Work task:
The answer must consist of every line in the records below that contains the string "lane".

Saved data entries
## config.mk

```make
export PLATFORM = sky130hd
export DESIGN_NAME = mem_access_unit_flat
export DESIGN_NICKNAME = d
export VERILOG_FILES = /design/src/rtl/mem_pkg.sv /design/src/rtl/mem_access_unit_if.sv /design/src/rtl/mem_access_unit_load_ext.sv /design/src/rtl/mem_access_unit.sv /design/src/flat_wrapper.sv
export SDC_FILE = /design/constraint.sdc
export NUM_CORES = 1
export LEC_CHECK = 0
export CELL_PAD_IN_SITES_DETAIL_PLACEMENT = 1
export CELL_PAD_IN_SITES_GLOBAL_PLACEMENT = 2
export CORE_UTILIZATION = 24
export DETAILED_ROUTE_END_ITERATION = 6
export MAX_ROUTING_LAYER = met4
export PLACE_DENSITY = 0.82
export SYNTH_ARGS = -nofsm -noshare
export SYNTH_HDL_FRONTEND = slang
export SYNTH_SLANG_ARGS = --single-unit
```

## constraint.sdc

```tcl
create_clock -name clk -period 1.6 [get_ports clk]
set_input_delay 0.16 -clock clk [delete_from_list [all_inputs] [get_ports clk]]
set_output_delay 0.16 -clock clk [all_outputs]
set_load 0.005 [all_outputs]
```

## src/rtl/mem_pkg.sv

```systemverilog
// Shared memory-op encodings, byte-enable constants and op classification helpers
// for the M/W pipeline stages.
package mem_pkg;

   typedef enum logic [3:0] {
      OP_NONE = 4'd0,
      OP_LW   = 4'd1,
      OP_LH   = 4'd2,
      OP_LHU  = 4'd3,
      OP_LB   = 4'd4,
      OP_LBU  = 4'd5,
      OP_SW   = 4'd6,
      OP_SH   = 4'd7,
      OP_SB   = 4'd8
   } mem_op_e;

   localparam logic [3:0] BE_NONE    = 4'b0000;
   localparam logic [3:0] BE_WORD    = 4'b1111;
   localparam logic [3:0] BE_HALF_LO = 4'b0011;
   localparam logic [3:0] BE_HALF_HI = 4'b1100;
   localparam logic [3:0] BE_BYTE0   = 4'b0001;

   typedef struct packed {
      logic        valid;
      mem_op_e     op;
      logic [31:0] addr;
      logic [31:0] wdata;
      logic [31:0] result;
      logic        we;
      logic [4:0]  rd;
      logic [31:0] pc;
   } m_stage_t;

   typedef struct packed {
      logic        valid;
      mem_op_e     op;
      logic [1:0]  lo2;
      logic [31:0] rdata;
      logic [31:0] result;
      logic        we;
      logic [4:0]  rd;
      logic [31:0] pc;
      logic        align_err;
   } w_stage_t;

   function automatic logic is_load(mem_op_e op);
      return op inside {OP_LW, OP_LH, OP_LHU, OP_LB, OP_LBU};
   endfunction

   function automatic logic is_store(mem_op_e op);
      return op inside {OP_SW, OP_SH, OP_SB};
   endfunction

   function automatic logic misaligned(mem_op_e op, logic [1:0] lo2);
      case (op)
         OP_LW, OP_SW:         return lo2 != 2'b00;
         OP_LH, OP_LHU, OP_SH: return lo2[0];
         default:              return 1'b0;
      endcase
   endfunction

endpackage

```

## src/rtl/mem_access_unit_if.sv

```systemverilog
// Data-memory bus between the M stage and a combinational-read data memory.
interface mem_access_unit_if;
   logic [31:0] m_data_addr;
   logic [31:0] m_data_wdata;
   logic [3:0]  m_data_byteen;
   logic [31:0] m_data_rdata;

   modport master (output m_data_addr, m_data_wdata, m_data_byteen, input m_data_rdata);
   modport slave  (input m_data_addr, m_data_wdata, m_data_byteen, output m_data_rdata);
endinterface

```

## src/rtl/mem_access_unit_load_ext.sv

```systemverilog
// Combinational load extension: picks the half/byte lane of the captured word
// and sign- or zero-extends it.
module load_ext
   import mem_pkg::*;
(
   input  logic [31:0] rdata_i,
   input  logic [1:0]  lo2_i,
   input  mem_op_e     op_i,
   output logic [31:0] data_o
);

   logic [15:0] half;
   logic [7:0]  byte_v;

   assign half   = lo2_i[1] ? rdata_i[31:16] : rdata_i[15:0];
   assign byte_v = rdata_i[{lo2_i, 3'b000} +: 8];

   always_comb begin
      data_o = rdata_i;
      case (op_i)
         OP_LH:   data_o = {{16{half[15]}}, half};
         OP_LHU:  data_o = {16'h0000, half};
         OP_LB:   data_o = {{24{byte_v[7]}}, byte_v};
         OP_LBU:  data_o = {24'h000000, byte_v};
         default: data_o = rdata_i;
      endcase
   end

endmodule

```

## src/rtl/mem_access_unit.sv

```systemverilog
// M and W pipeline registers with store byte-enable/lane replication, alignment
// check and load write-back.
module mem_access_unit
   import mem_pkg::*;
#(
   parameter bit ALIGN_CHECK = 1'b1
) (
   input  logic               clk,
   input  logic               reset,
   input  logic               e_valid,
   input  logic [3:0]         e_mem_op,
   input  logic [31:0]        e_addr,
   input  logic [31:0]        e_wdata,
   input  logic [31:0]        e_result,
   input  logic               e_we,
   input  logic [4:0]         e_rd,
   input  logic [31:0]        e_pc,
   input  logic               m_stall,
   mem_access_unit_if.master  dbus,
   output logic [31:0]        m_inst_addr,
   output logic               m_align_err,
   output logic               w_grf_we,
   output logic [4:0]         w_grf_addr,
   output logic [31:0]        w_grf_wdata,
   output logic [31:0]        w_inst_addr
);

   m_stage_t    m_q, m_d;
   w_stage_t    w_q, w_d;
   logic        store_done_q, store_done_d;
   logic        write_ok;
   logic [3:0]  byteen;
   logic [31:0] wdata;
   logic [31:0] ext_data;

   always_comb begin
      m_d          = m_q;
      w_d          = w_q;
      store_done_d = store_done_q;
      if (!m_stall) begin
         m_d = '{valid: e_valid, op: mem_op_e'(e_mem_op), addr: e_addr, wdata: e_wdata,
                 result: e_result, we: e_we, rd: e_rd, pc: e_pc};
         w_d = '{valid: m_q.valid, op: m_q.op, lo2: m_q.addr[1:0], rdata: dbus.m_data_rdata,
                 result: m_q.result, we: m_q.we, rd: m_q.rd, pc: m_q.pc,
                 align_err: m_align_err};
         store_done_d = 1'b0;
      end else begin
         w_d = '0;
         // a held store has had its one write cycle once we stall past it
         if (m_q.valid && is_store(m_q.op)) store_done_d = 1'b1;
      end
   end

   always_ff @(posedge clk) begin
      if (reset) begin
         m_q          <= '0;
         w_q          <= '0;
         store_done_q <= 1'b0;
      end else begin
         m_q          <= m_d;
         w_q          <= w_d;
         store_done_q <= store_done_d;
      end
   end

   assign m_align_err = ALIGN_CHECK & m_q.valid & misaligned(m_q.op, m_q.addr[1:0]);
   assign write_ok    = m_q.valid & ~store_done_q & ~m_align_err;

   always_comb begin
      byteen = BE_NONE;
      wdata  = m_q.wdata;
      case (m_q.op)
         OP_SW: byteen = BE_WORD;
         OP_SH: begin
            byteen = m_q.addr[1] ? BE_HALF_HI : BE_HALF_LO;
            wdata  = {2{m_q.wdata[15:0]}};
         end
         OP_SB: begin
            byteen = BE_BYTE0 << m_q.addr[1:0];
            wdata  = {4{m_q.wdata[7:0]}};
         end
         default: byteen = BE_NONE;
      endcase
      if (!write_ok) byteen = BE_NONE;
   end

   assign dbus.m_data_addr   = m_q.addr;
   assign dbus.m_data_wdata  = wdata;
   assign dbus.m_data_byteen = byteen;
   assign m_inst_addr        = m_q.pc;

   load_ext u_load_ext (
      .rdata_i (w_q.rdata),
      .lo2_i   (w_q.lo2),
      .op_i    (w_q.op),
      .data_o  (ext_data)
   );

   assign w_grf_we    = w_q.valid & w_q.we & (w_q.rd != 5'd0) & ~w_q.align_err;
   assign w_grf_addr  = w_q.rd;
   assign w_grf_wdata = is_load(w_q.op) ? ext_data : w_q.result;
   assign w_inst_addr = w_q.pc;

endmodule

```

## src/flat_wrapper.sv

```systemverilog
// flat-port wrapper written by rule: the top's interface ports become plain ports
module mem_access_unit_flat import mem_pkg::*;
#(
   parameter bit ALIGN_CHECK = 1'b1
)
  (clk, reset, e_valid, e_mem_op, e_addr, e_wdata, e_result, e_we, e_rd, e_pc, m_stall, m_inst_addr, m_align_err, w_grf_we, w_grf_addr, w_grf_wdata, w_inst_addr, dbus_m_data_addr, dbus_m_data_wdata, dbus_m_data_byteen, dbus_m_data_rdata);
  mem_access_unit_if dbus_i ();
  input  logic clk;
  input  logic reset;
  input  logic e_valid;
  input  logic [3:0] e_mem_op;
  input  logic [31:0] e_addr;
  input  logic [31:0] e_wdata;
  input  logic [31:0] e_result;
  input  logic e_we;
  input  logic [4:0] e_rd;
  input  logic [31:0] e_pc;
  input  logic m_stall;
  output logic [31:0] m_inst_addr;
  output logic m_align_err;
  output logic w_grf_we;
  output logic [4:0] w_grf_addr;
  output logic [31:0] w_grf_wdata;
  output logic [31:0] w_inst_addr;
  output wire logic [$bits(dbus_i.m_data_addr)-1:0] dbus_m_data_addr;
  output wire logic [$bits(dbus_i.m_data_wdata)-1:0] dbus_m_data_wdata;
  output wire logic [$bits(dbus_i.m_data_byteen)-1:0] dbus_m_data_byteen;
  input wire logic [$bits(dbus_i.m_data_rdata)-1:0] dbus_m_data_rdata;
  assign dbus_m_data_addr = dbus_i.m_data_addr;
  assign dbus_m_data_wdata = dbus_i.m_data_wdata;
  assign dbus_m_data_byteen = dbus_i.m_data_byteen;
  assign dbus_i.m_data_rdata = dbus_m_data_rdata;
  mem_access_unit #(.ALIGN_CHECK(ALIGN_CHECK)) u_core (.clk(clk), .reset(reset), .e_valid(e_valid), .e_mem_op(e_mem_op), .e_addr(e_addr), .e_wdata(e_wdata), .e_result(e_result), .e_we(e_we), .e_rd(e_rd), .e_pc(e_pc), .m_stall(m_stall), .dbus(dbus_i), .m_inst_addr(m_inst_addr), .m_align_err(m_align_err), .w_grf_we(w_grf_we), .w_grf_addr(w_grf_addr), .w_grf_wdata(w_grf_wdata), .w_inst_addr(w_inst_addr));
endmodule
```

==> results.toml, run 1 <==
[outcome]
status = "finished, violations left"
violations = "negative setup slack"

[synth]
synth_flop_cell = "dfxtp_1"
ys_ff_latch = 250
synth-seq-area-share_pct = 48.27
synth_area_um2 = 10370
synth_top_area_cell = "dfxtp_1"
syn_avg_cell_area_um2 = 9.601
yosysWarnings = 0
synth-edff-count = 0
syn-instance-count = 1080
synthArstFlopShare_pct = 0
yosys.area.top_type_share_pct = 48.27
synth_nets = 1254
synthTopCellsByArea = "dfxtp_1, mux2i_1, buf_4"
ys_types = 49

[job]
cap_violations = 0

[critical_path]
worst-path-buf-inv = 3
r2r_cells = 15
cp_top_family = "compound AO/OA/AOI/OAI gates"
worst_setup_path_end_kind = "primary output"
critPathArrivalTime_ns = 2.28
cp_max_fo = 6
critPathSlowestCell = "dfxtp_4"
startpoint_type = "flop"
cp_data_required_time_ns = 1.44
reg2reg_slack_ns = -0.82
r2r_start = "u_core.m_q[134]"
slowest_delay_ns = 0.39
crit_type = "flop to primary output"
crit_chain = "mux2i_4 -> mux2i_2 -> a311o_2 -> nor2_8 -> buf_16 -> buf_6 -> a21oi_2 -> buf_2"
r2r_end = "u_core.store_done_q"

[route]
drt_iter0_drc = 281
dr.pass1.iters = 4
via_count = 8754
wirelength_um = 36590
drc = 0
routed_via_density = 4.312
drtAntennaViolNets = 0
wl_per_cell_um = 18.03

[global_routing]
antenna_found_initial = 0
grt_util_met3_pct = 4.519
grt_pass1_wl_um = 54370
grt_max_degree = 66
track_usage_pct = 16.35
grt_use_met2_pct = 28.20
busiest_layer = "met2"
grt_pass1_vias = 9398
overflow = 0
use_met1_pct = 18.25

[power_and_ir_drop]
p_sw_share_pct = 24.20
power_density_nw_per_um2 = 974.5
p_switching_mw = 3.856
internal-power_mw = 12.08
p_leak_nw = 7.564
peakVddDrop_v = 0.0007571
finalPower_mw = 15.93
combPwrFrac_pct = 13.5
clkPwrFrac_pct = 44.3
p_seq_share_pct = 42.2

[worst_hold_path]
min_to = "u_core.w_q[102]"
hold_depth = 2
hold_class = "primary input to flop"
hold_path.startpoint = "dbus_m_data_rdata[31]"

[layout]
layout-drive-gt1-share_pct = 28.84
postLayoutCellArea_um2 = 16350
n_antenna_cell = 0
area_growth_pct = 57.69
fillers = 4715
final_util_pct = 38.63
final_nets = 1604
fin_cells = 2030

[floorplanning]
die_y_um = 209.9
coreArea_um2 = 42320
placementRows = 75
die_x_um = 209.9
dieArea_um2 = 44040
io_pins = 345
start_util_pct = 24.50

[timing]
fin_ws_ns = -0.8423
max_freq_ghz = 0.4095
finalHoldViolCount = 0
fin_crit_sh_pct = 152.6
finalMaxSlewViolations = 0
tns_ns = -45.63
min_period_ns = 2.442
rsz0062_at_grt = "yes"
max_slew_margin_pct = 66.79
skew_ns = 0.01151
setup_viol = 63
worst_slew_pin_slew_ns = 0.4982

[cts]
insertion_delay_ns = 0.56
root_buffer = "clkbuf_16"
cts_max_path_buffers = 3
numCtsBuffers = 30
clock_sink_count = 250
clkTransAtPathRegs_ns = 0.06
cts_tree = "yes"
htreeDepth = 1

[placement]
io_buffers = 344
dpl.cell_count = 1909
routabilityCongestion = 0.8160
dpl_cell_area_um2 = 14190
place_hpwl_um = 25210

Completed task:
// Combinational load extension: picks the half/byte lane of the captured word
// M and W pipeline registers with store byte-enable/lane replication, alignment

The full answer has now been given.